++++ Data supplied ++++

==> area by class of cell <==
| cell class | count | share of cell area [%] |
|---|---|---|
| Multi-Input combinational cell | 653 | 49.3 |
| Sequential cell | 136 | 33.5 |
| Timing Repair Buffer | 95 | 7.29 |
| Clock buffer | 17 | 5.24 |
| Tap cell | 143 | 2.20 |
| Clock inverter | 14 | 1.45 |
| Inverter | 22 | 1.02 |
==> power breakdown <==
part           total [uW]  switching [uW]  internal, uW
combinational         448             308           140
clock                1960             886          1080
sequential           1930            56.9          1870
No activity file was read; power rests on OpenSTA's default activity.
[config.mk]
export PLATFORM = sky130hd
export DESIGN_NAME = sfsp_status_stack
export DESIGN_NICKNAME = d
export VERILOG_FILES = /design/src/hdl/sfsp_pkg.sv /design/src/hdl/sfsp_status_stack.sv
export SDC_FILE = /design/constraint.sdc
export NUM_CORES = 1
export LEC_CHECK = 0
export ABC_AREA = 1
export BUFFER_PORTS_ARGS = -buffer_cell sky130_fd_sc_hd__buf_4
export CORE_MARGIN = 2
export CORE_UTILIZATION = 40
export DETAILED_ROUTE_END_ITERATION = 6
export PLACE_DENSITY = 0.6
export SKIP_CTS_REPAIR_TIMING = 1
export SLEW_MARGIN = 20
export SYNTH_ARGS = -nofsm -noshare
export SYNTH_HDL_FRONTEND = slang
export SYNTH_SLANG_ARGS = --single-unit
[constraint.sdc]
create_clock -name mclk_in -period 5.15 [get_ports mclk_in]
set_input_delay 0.7725 -clock mclk_in [delete_from_list [all_inputs] [get_ports mclk_in]]
set_output_delay 0.7725 -clock mclk_in [all_outputs]
set_load 0.02 [all_outputs]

++++

- [What is being asked]: Collect each line of the entries that has the word "combinational", copying it in full.

- [Response to the task]:
| Multi-Input combinational cell | 653 | 49.3 |
combinational         448             308           140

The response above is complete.